# INPUT

### src/design/cgra_pkg.sv
// ========================================
// CGRA processing element shared types
// Widths, opcodes, operand sources, the
// configuration frame, the packet word and
// the registered result
// ========================================

package cgra_pkg;

    localparam int DATA_WIDTH    = 32;
    localparam int PAYLOAD_WIDTH = 16;
    localparam int COORD_WIDTH   = 4;
    localparam int ACC_WIDTH     = 40;
    localparam int SHAMT_WIDTH   = 4;
    localparam int RF_ADDR_WIDTH = 4;

    // Header bits left over after multicast and coordinates
    localparam int HDR_RSVD_WIDTH = DATA_WIDTH - PAYLOAD_WIDTH - 2 * COORD_WIDTH - 1;

    // 32-bit signed limits, held at accumulator width
    localparam logic signed [ACC_WIDTH-1:0] SAT_MAX = 40'sd2147483647;
    localparam logic signed [ACC_WIDTH-1:0] SAT_MIN = -40'sd2147483648;

    typedef enum logic [5:0] {
        OP_NOP     = 6'd0,
        OP_ADD     = 6'd1,
        OP_SUB     = 6'd2,
        OP_MUL     = 6'd3,
        OP_MAC     = 6'd4,
        OP_AND     = 6'd5,
        OP_OR      = 6'd6,
        OP_XOR     = 6'd7,
        OP_SHL     = 6'd8,
        OP_SHR     = 6'd9,
        OP_CMP_GT  = 6'd10,
        OP_CMP_LT  = 6'd11,
        OP_CMP_EQ  = 6'd12,
        OP_LOAD    = 6'd13,
        OP_STORE   = 6'd14,
        OP_ACC_CLR = 6'd15,
        OP_PASS0   = 6'd16,
        OP_PASS1   = 6'd17
    } opcode_e;

    typedef enum logic [RF_ADDR_WIDTH-1:0] {
        SRC_RF  = 4'd0,
        SRC_N   = 4'd1,
        SRC_E   = 4'd2,
        SRC_S   = 4'd3,
        SRC_W   = 4'd4,
        SRC_SPM = 4'd5,
        SRC_IMM = 4'd6
    } src_sel_e;

    // One bit per output port
    typedef struct packed {
        logic loc;
        logic n;
        logic e;
        logic s;
        logic w;
    } route_mask_t;

    typedef struct packed {
        logic [13:0]                reserved;
        logic                       multicast;
        logic [COORD_WIDTH-1:0]     dest_y;
        logic [COORD_WIDTH-1:0]     dest_x;
        logic [PAYLOAD_WIDTH-1:0]   imm;
        logic                       pred_inv;
        logic                       pred_en;
        route_mask_t                route;
        logic [RF_ADDR_WIDTH-1:0]   dst;
        src_sel_e                   src1;
        src_sel_e                   src0;
        opcode_e                    op;
    } cfg_frame_t;

    typedef struct packed {
        logic                       multicast;
        logic [COORD_WIDTH-1:0]     dest_x;
        logic [COORD_WIDTH-1:0]     dest_y;
        logic [HDR_RSVD_WIDTH-1:0]  reserved;
        logic [PAYLOAD_WIDTH-1:0]   payload;
    } pe_packet_t;

    // Mesh word, seen either as a number or as a routed packet
    typedef union packed {
        logic signed [DATA_WIDTH-1:0] raw;
        pe_packet_t                   packet;
    } pe_word_u;

    typedef struct packed {
        logic [DATA_WIDTH-1:0]  result;
        route_mask_t            route;
        logic                   multicast;
        logic [COORD_WIDTH-1:0] dest_x;
        logic [COORD_WIDTH-1:0] dest_y;
        logic                   valid;
    } pe_result_t;

endpackage

### src/design/pe_alu.sv
// ========================================
// PE ALU
// Single-cycle datapath with saturating
// add and subtract, 40-bit MAC, compares
// feeding the predicate flag, and the
// write enables for RF and scratchpad
// ========================================

`timescale 1ns/1ps

module pe_alu (
    input  logic                            clk,
    input  logic                            rst_n,
    input  logic                            accept,
    input  cgra_pkg::opcode_e               op,
    input  logic                            pred_en,
    input  logic                            pred_inv,
    input  logic [cgra_pkg::DATA_WIDTH-1:0] operand0,
    input  logic [cgra_pkg::DATA_WIDTH-1:0] operand1,
    input  logic [cgra_pkg::DATA_WIDTH-1:0] spm_rdata,
    output logic [cgra_pkg::DATA_WIDTH-1:0] result,
    output logic                            exec_en,
    output logic                            rf_we,
    output logic                            spm_we
);
    import cgra_pkg::*;

    localparam int EXT_WIDTH = ACC_WIDTH - DATA_WIDTH;

    logic signed [ACC_WIDTH-1:0] acc;
    logic                        pred_flag;

    logic signed [ACC_WIDTH-1:0] op0_ext;
    logic signed [ACC_WIDTH-1:0] op1_ext;
    logic signed [ACC_WIDTH-1:0] add_sum;
    logic signed [ACC_WIDTH-1:0] sub_diff;
    logic signed [ACC_WIDTH-1:0] mul_ext;
    logic signed [ACC_WIDTH-1:0] mac_sum;
    logic [DATA_WIDTH-1:0]       mul_lo;
    logic                        cmp_gt;
    logic                        cmp_lt;
    logic                        cmp_eq;
    logic                        writes_rf;

    function automatic logic [DATA_WIDTH-1:0] saturate(
        input logic signed [ACC_WIDTH-1:0] v
    );
        if (v > SAT_MAX) begin
            return SAT_MAX[DATA_WIDTH-1:0];
        end else if (v < SAT_MIN) begin
            return SAT_MIN[DATA_WIDTH-1:0];
        end
        return v[DATA_WIDTH-1:0];
    endfunction

    // ========================================
    // Arithmetic
    // ========================================
    assign op0_ext  = {{EXT_WIDTH{operand0[DATA_WIDTH-1]}}, operand0};
    assign op1_ext  = {{EXT_WIDTH{operand1[DATA_WIDTH-1]}}, operand1};
    assign add_sum  = op0_ext + op1_ext;
    assign sub_diff = op0_ext - op1_ext;

    // Only the low word of the product is kept
    assign mul_lo  = operand0 * operand1;
    assign mul_ext = {{EXT_WIDTH{mul_lo[DATA_WIDTH-1]}}, mul_lo};
    assign mac_sum = acc + mul_ext;

    // Unsigned compares
    assign cmp_gt = operand0 > operand1;
    assign cmp_lt = operand0 < operand1;
    assign cmp_eq = operand0 == operand1;

    always_comb begin
        case (op)
            OP_ADD:    result = saturate(add_sum);
            OP_SUB:    result = saturate(sub_diff);
            OP_MUL:    result = mul_lo;
            OP_MAC:    result = saturate(mac_sum);
            OP_AND:    result = operand0 & operand1;
            OP_OR:     result = operand0 | operand1;
            OP_XOR:    result = operand0 ^ operand1;
            OP_SHL:    result = operand0 << operand1[SHAMT_WIDTH-1:0];
            OP_SHR:    result = operand0 >> operand1[SHAMT_WIDTH-1:0];
            OP_CMP_GT: result = DATA_WIDTH'(cmp_gt);
            OP_CMP_LT: result = DATA_WIDTH'(cmp_lt);
            OP_CMP_EQ: result = DATA_WIDTH'(cmp_eq);
            OP_LOAD:   result = spm_rdata;
            OP_STORE:  result = operand0;
            OP_PASS0:  result = operand0;
            OP_PASS1:  result = operand1;
            default:   result = '0;
        endcase
    end

    // ========================================
    // Predicate and write enables
    // ========================================
    assign exec_en = pred_en ? (pred_flag ^ pred_inv) : 1'b1;

    always_comb begin
        case (op)
            OP_ADD, OP_SUB, OP_MUL, OP_MAC, OP_AND, OP_OR, OP_XOR,
            OP_SHL, OP_SHR, OP_CMP_GT, OP_CMP_LT, OP_CMP_EQ,
            OP_LOAD, OP_PASS0, OP_PASS1: writes_rf = 1'b1;
            default:                     writes_rf = 1'b0;
        endcase
    end

    assign rf_we  = accept && exec_en && writes_rf;
    assign spm_we = accept && exec_en && (op == OP_STORE);

    // Accumulator takes the unsaturated value
    always_ff @(posedge clk) begin
        if (!rst_n) begin
            acc       <= '0;
            pred_flag <= 1'b0;
        end else if (accept && exec_en) begin
            case (op)
                OP_ADD:     acc <= add_sum;
                OP_SUB:     acc <= sub_diff;
                OP_MAC:     acc <= mac_sum;
                OP_ACC_CLR: acc <= '0;
                OP_CMP_GT:  pred_flag <= cmp_gt;
                OP_CMP_LT:  pred_flag <= cmp_lt;
                OP_CMP_EQ:  pred_flag <= cmp_eq;
                default: begin
                end
            endcase
        end
    end

    a_one_writer: assert property (
        @(posedge clk) disable iff (!rst_n) !(rf_we && spm_we)
    );

endmodule

### config.mk
export PLATFORM = sky130hd
export DESIGN_NAME = pe_alu
export DESIGN_NICKNAME = d
export VERILOG_FILES = /design/src/design/cgra_pkg.sv /design/src/design/pe_alu.sv
export SDC_FILE = /design/constraint.sdc
export NUM_CORES = 2
export LEC_CHECK = 0
export BUFFER_PORTS_ARGS = -buffer_cell sky130_fd_sc_hd__buf_2
export CAP_MARGIN = 25
export CORE_MARGIN = 4
export CORE_UTILIZATION = 25
export DETAILED_ROUTE_END_ITERATION = 10
export PLACE_DENSITY_LB_ADDON = 0.2
export SLEW_MARGIN = 30
export SYNTH_ARGS = -nofsm -noshare
export SYNTH_HDL_FRONTEND = slang
export SYNTH_SLANG_ARGS = --single-unit
### constraint.sdc
create_clock -name clk -period 27.9 [get_ports clk]
set_input_delay 8.37 -clock clk [delete_from_list [all_inputs] [get_ports clk]]
set_output_delay 8.37 -clock clk [all_outputs]
set_load 0.03 [all_outputs]
* Word-level counts from Yosys, hierarchy flattened *
Memories as Yosys holds them, arrays and structs flattened.
Index checks and enable logic that the tools add are counted.

storage, ports and cells
  memories = 1
  ROM bits = 32
  output and inout bits = 35
  register bits = 41
  word-level logic and storage cells = 70

memory list
  memory            depth  bits a word  read ports  clocked after Yosys merged registers in  write ports  RTL line       RTL
  (name not given)  32     1            1           0                                        0            pe_alu.sv:102  case (op)

operators by class
  bitwise logic cells = 4
  multiplexer cells = 23
  shift operators = 2
  multipliers = 1
  order comparisons = 8
  $add $sub $neg = 3
  eq/ne operators = 18
  reduce and logical (&&, ||, !) cells = 8

operators with widths
  operator                count
  $pmux W32 S15           1
  $mux W32                9
  $pmux W40 S4            1
  $gt A33 B32 Y1 const B  2
  $lt A33 B32 Y1 const B  2
  $eq A6 B4 Y1 const B    8
  $add A40 B32 Y40        1
  $gt A40 B32 Y1 const B  1
  $lt A40 B32 Y1 const B  1
  $add A32 B32 Y33        1
  $sub A32 B32 Y33        1
  $and A32 B32 Y32        1
  $eq A32 B32 Y1          1
  $gt A32 B32 Y1          1
  $lt A32 B32 Y1          1
  $mul A32 B32 Y32        1
  $or A32 B32 Y32         1
  $shl A32 B4 Y32         1
  $shr A32 B4 Y32         1
  $xor A32 B32 Y32        1
  $eq A6 B3 Y1 const B    4
  $eq A6 B2 Y1 const B    2
  $eq A6 B5 Y1 const B    2
  $mux W1                 11
  8 further kinds         11

* Logic depth before layout (Yosys ltp) *
  word-level depth = 8
  gate-level depth with buffers = 42

* Worst setup path before layout *
No wires, ideal clock.

  kind = input to output
  from = input operand1[1] (netlist name)
  to = output result[24] (netlist name)
  arrival time = 17.771 ns
  slack = 1.759 ns
  cell stages on the path = 36
  buffers on the path = 6
  cell sequence = buf_1 -> clkbuf_1 -> buf_1 -> buf_1 -> nand2_1 -> fa_1 -> fa_1 -> fa_1 -> inv_1 -> fa_1 -> inv_1 -> fa_1 -> inv_1 -> fa_1 -> fa_1 -> ha_1 -> nand2_1 -> o31a_1 -> a2111oi_0 -> o31ai_1 -> a21oi_1 -> xor2_1 -> ha_1 -> buf_6 -> a21o_1 -> a21o_1 -> a211o_1 -> nor4_2 -> o21ai_1 -> o31a_1 -> xnor2_2 -> nand2_1 -> o41a_1 -> clkbuf_2 -> o21ai_0 -> nand4_1

on the way
  word-level cells in the longest chain between the ends = 8
  elaborated cells on any way between the ends = 28
  those cells by class = add/sub (3); mul (1); order compare (6); shift (2); mux (16)

ends and longest elaborated chain
  item               RTL line      RTL
  from (decl)        pe_alu.sv:19  input logic [cgra_pkg::DATA_WIDTH-1:0] operand1,
  $mul A32 B32 Y32   pe_alu.sv:65  assign mul_lo = operand0 * operand1;
  $add A40 B32 Y40   pe_alu.sv:67  assign mac_sum = acc + mul_ext;
  $lt A40 B32 Y1     pe_alu.sv:50  end else if (v < SAT_MIN) begin
  $mux W1            pe_alu.sv:50
  $mux W1            pe_alu.sv:48  if (v > SAT_MAX) begin
  $mux W1            pe_alu.sv:75  case (op)
  $mux W32           pe_alu.sv:53  return v[DATA_WIDTH-1:0];
  $pmux W32 S15 (*)  pe_alu.sv:75
  to (decl)          pe_alu.sv:21  output logic [cgra_pkg::DATA_WIDTH-1:0] result,

Mark *: on every way between the ends. The rest lies on a longest branch, timed or not. The select of a mux whose other input is x is not followed.

* Worst setup path in the final report *
  from = input operand1[10] (netlist name)
  to = output result[30] (netlist name)

Same word-level chain as after synthesis.

==> impl_metrics.ini <==
[synthesis]
ys_top_cells_by_count = sky130_fd_sc_hd__inv_1 (488), sky130_fd_sc_hd__nor2_1 (472), sky130_fd_sc_hd__fa_1 (411)
synth_top_cell_by_area = sky130_fd_sc_hd__fa_1
synthesis.instances = 3596
synth_sequential_area_ratio_pct = 2.99
synth_largest_type_area_fraction_pct = 30.0
yosysMostFrequentCell = sky130_fd_sc_hd__inv_1
synth.area.top_cells = sky130_fd_sc_hd__fa_1 (30%), sky130_fd_sc_hd__ha_1 (12%), sky130_fd_sc_hd__inv_1 (6.7%), sky130_fd_sc_hd__nor2_1 (6.5%), sky130_fd_sc_hd__nand2_1 (5.3%)
syn_area_mm2 = 0.0274
syn_area_per_cell_um2 = 7.63
synth.yosys.warnings = 0
synth.ff_latch_count = 41
mappedNetlistNets = 4376
ys_async_sr_fraction_pct = 0
postSynth.topFlopCell = sky130_fd_sc_hd__dfxtp_1
synth_enable_flop_cells = 0
synth.distinct_cells = 90

[floorplanning]
die_wd_um = 339
boundary_pin_count = 142
effective_utilization_at_floorplan_pct = 25.2
fp-row-count = 121
core_mm2 = 0.109
die_h_um = 339
die_area_mm2 = 0.115

[run_status]
run_status = completed

[worst_setup_path]
cpPeakStageDelay_ps = 570
cp.required_ps = 19530
timing.reg2reg.worst_path_depth = 15
critPathMaxFanout = 31
critPathTopFamily = adder cells
timing.critical_path.from_type = primary input
number_of_buffer_and_inverter_stages_on_the_critical_path = 8
crit_slowest_cell = sky130_fd_sc_hd__ha_1
critical_path.most_common_cell = sky130_fd_sc_hd__fa_1
category_of_the_most_critical_setup_path = in -> out
reg2reg_slack_ps = 24080
worst_setup_path_end_kind = output port
r2r_start = acc[0]
timing.critical_path.arrival_ps = 19130
crit-reg2reg-capture = acc[26]

[final_layout]
area_growth_syn_to_layout_pct = 10.2
filler_cell_count = 12000
finish.net_count = 4415
layout-drive-gt1-share_pct = 9.35

[timing]
summed_negative_setup_slack_over_all_endpoints_ps = 0
max_clock_freq_mhz = 36.4
final_max_slew_viol_count = 0
slew-limit-headroom_pct = 40.6
layout_worst_path_cycle_share_pct = 98.6
setup-violations-final = 0
hold_violations = 0
worst_slew_pin_slew_ps = 878
worst_clock_skew_ps = 3.08
final.min_clock_period_ps = 27500
setup_repair_after_global_routing_missed_its_margin = false

[clocking]
cts_max_level = 2
number_of_buffers_created_by_cts = 5
clock_tree_from_tritoncts = built
clockRootBuffer = sky130_fd_sc_hd__clkbuf_16
clock_sink_count = 41
clk-insertion-delay-late_ps = 310
post_cts_hold_buffer_count = 0
cts.reportedPaths.clkPinSlew_ps = 70
cts.path.max_buffers = 2

[hold_path]
hold-path-endpoint = acc[15]
worst_hold_path.num_cells = 2
hold_path.startpoint = acc[15]
hold_path_class = reg -> reg

[routing]
viasPerCell = 5.42
drt_first_pass_iters = 7
wl_per_cell_um = 28.0
drc = 0
route.antenna.remaining_nets = 0
drt-total-wl_um = 141000
vias = 27400
drtIter0Drc = 3085

[grt]
grt_antenna_before_repair = 12
globalRouteOverflowTotal = 0
grt_pass1_vias = 27300
grt_usage_pct = 24.0
grt_pass1_wl_um = 203000
largest_net_degree_at_the_start_of_global_routing = 51

[placed_design]
portBuffers = 141
gp_congestion = 0.972
detailed_place_hpwl_um = 115000

[flow_run]
cap_violations = 0
-- worst max-delay path by stage --
stage,slack (ps),from,end,depth (start not counted)
detailed placement,370,operand1[7],result[30],39
global route,20,operand1[2],result[30],40
global placement,230,operand1[7],result[30],39
finish,400,operand1[10],result[30],35
floorplan,1760,operand1[1],result[24],36
CTS,330,operand1[7],result[30],39
-- layout by cell type (no fill, tap or decap), types with 9 or more instances in the layout --
cell and n:
sky130_fd_sc_hd__o211ai_1 24, sky130_fd_sc_hd__inv_1 485, sky130_fd_sc_hd__and3_1 9, sky130_fd_sc_hd__nor2_1 468, sky130_fd_sc_hd__mux4_2 10, sky130_fd_sc_hd__a221oi_1 37, sky130_fd_sc_hd__nand3_1 36, sky130_fd_sc_hd__buf_4 121
sky130_fd_sc_hd__xnor2_1 140, sky130_fd_sc_hd__xor2_1 35, sky130_fd_sc_hd__a21oi_1 197, sky130_fd_sc_hd__or3_1 10, sky130_fd_sc_hd__a22oi_1 12, sky130_fd_sc_hd__clkinv_1 9, sky130_fd_sc_hd__o21a_1 20, sky130_fd_sc_hd__fa_1 411
sky130_fd_sc_hd__o31ai_1 11, sky130_fd_sc_hd__nor3_1 28, sky130_fd_sc_hd__a221o_1 10, sky130_fd_sc_hd__a31oi_1 16, sky130_fd_sc_hd__nand2_1 385, sky130_fd_sc_hd__a211o_1 13, sky130_fd_sc_hd__o22ai_1 36, sky130_fd_sc_hd__nand4_1 40
sky130_fd_sc_hd__a21o_1 38, sky130_fd_sc_hd__nor2b_1 14, sky130_fd_sc_hd__a211oi_1 39, sky130_fd_sc_hd__a222oi_1 30, sky130_fd_sc_hd__and2_1 9, sky130_fd_sc_hd__o21ai_0 227, sky130_fd_sc_hd__o21bai_1 17, sky130_fd_sc_hd__nor4_1 15
sky130_fd_sc_hd__ha_1 262, sky130_fd_sc_hd__mux2i_1 54, sky130_fd_sc_hd__nand2b_1 27, sky130_fd_sc_hd__buf_2 138, sky130_fd_sc_hd__dfxtp_1 41
-- state kept, by name, indices dropped and copies added, names as in the netlist --
name / flops
acc: 40
pred_flag: 1
-- layout make-up --
class                      count  area, um2  share of cell area [%]
antenna                        5       12.5                  0.0414
multi-input combinational   2818      23900                    79.1
tap                         1414       1770                    5.85
inverter                     506       1930                    6.37
clock buffer                   8        136                   0.451
sequential                    41        821                    2.71
timing repair buffer         263       1670                    5.51
-- per-layer routing --
| layer | wire length, um | track usage [%] |
|---|---|---|
| met5 | 13 | 0 |
| met1 | 62500 | 34.5 |
| met2 | 61800 | 37.1 |
| met4 | 5030 | 7.02 |
| met3 | 12100 | 3.67 |
-- through the flow --
stage	setup WS (ps)	util, %	hold WS (ps)	area, um2	instances
finish	400	27.8	479	30200	5055
global route	21.6	27.8	497	30200	5052
global placement	228	27.5	459	30000	5041
CTS	333	27.7	476	30100	5049
floorplan	1760	-	441	27400	3596
detailed placement	370	27.6	466	30000	5041
-- tightest hold or removal path: stages, from the launching register on --
cell                      delay, ps
sky130_fd_sc_hd__dfxtp_1        320
sky130_fd_sc_hd__nand2_1         50
sky130_fd_sc_hd__a21oi_1         60
-- logic make-up after synthesis --
family | count (synthesis) | synth area share (%)
buffers and inverters | 737 | 10.3
multiplexers | 65 | 2.83
adder cells (fa/ha/maj) | 673 | 41.9
AND/OR/NAND/NOR | 1077 | 16.6
XOR/XNOR | 180 | 5.82
flip-flops | 41 | 2.99
AO/OA/AOI/OAI | 823 | 19.5
-- repair_timing --
action / in CTS / in global routing
buffers inserted: 0 / 1
resized for setup: 0 / 10
setup endpoints to repair: 0 / 31
Power is not shown: default switching activity piles up to over one toggle a cycle in this logic, so the estimate is an artifact.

# REQUIRED ACTION
From the top of the material above, print every line exactly, ending with the line that holds "localparam int DATA_WIDTH".

# RESPONSE TO THE TASK
### src/design/cgra_pkg.sv
// ========================================
// CGRA processing element shared types
// Widths, opcodes, operand sources, the
// configuration frame, the packet word and
// the registered result
// ========================================

package cgra_pkg;

    localparam int DATA_WIDTH    = 32;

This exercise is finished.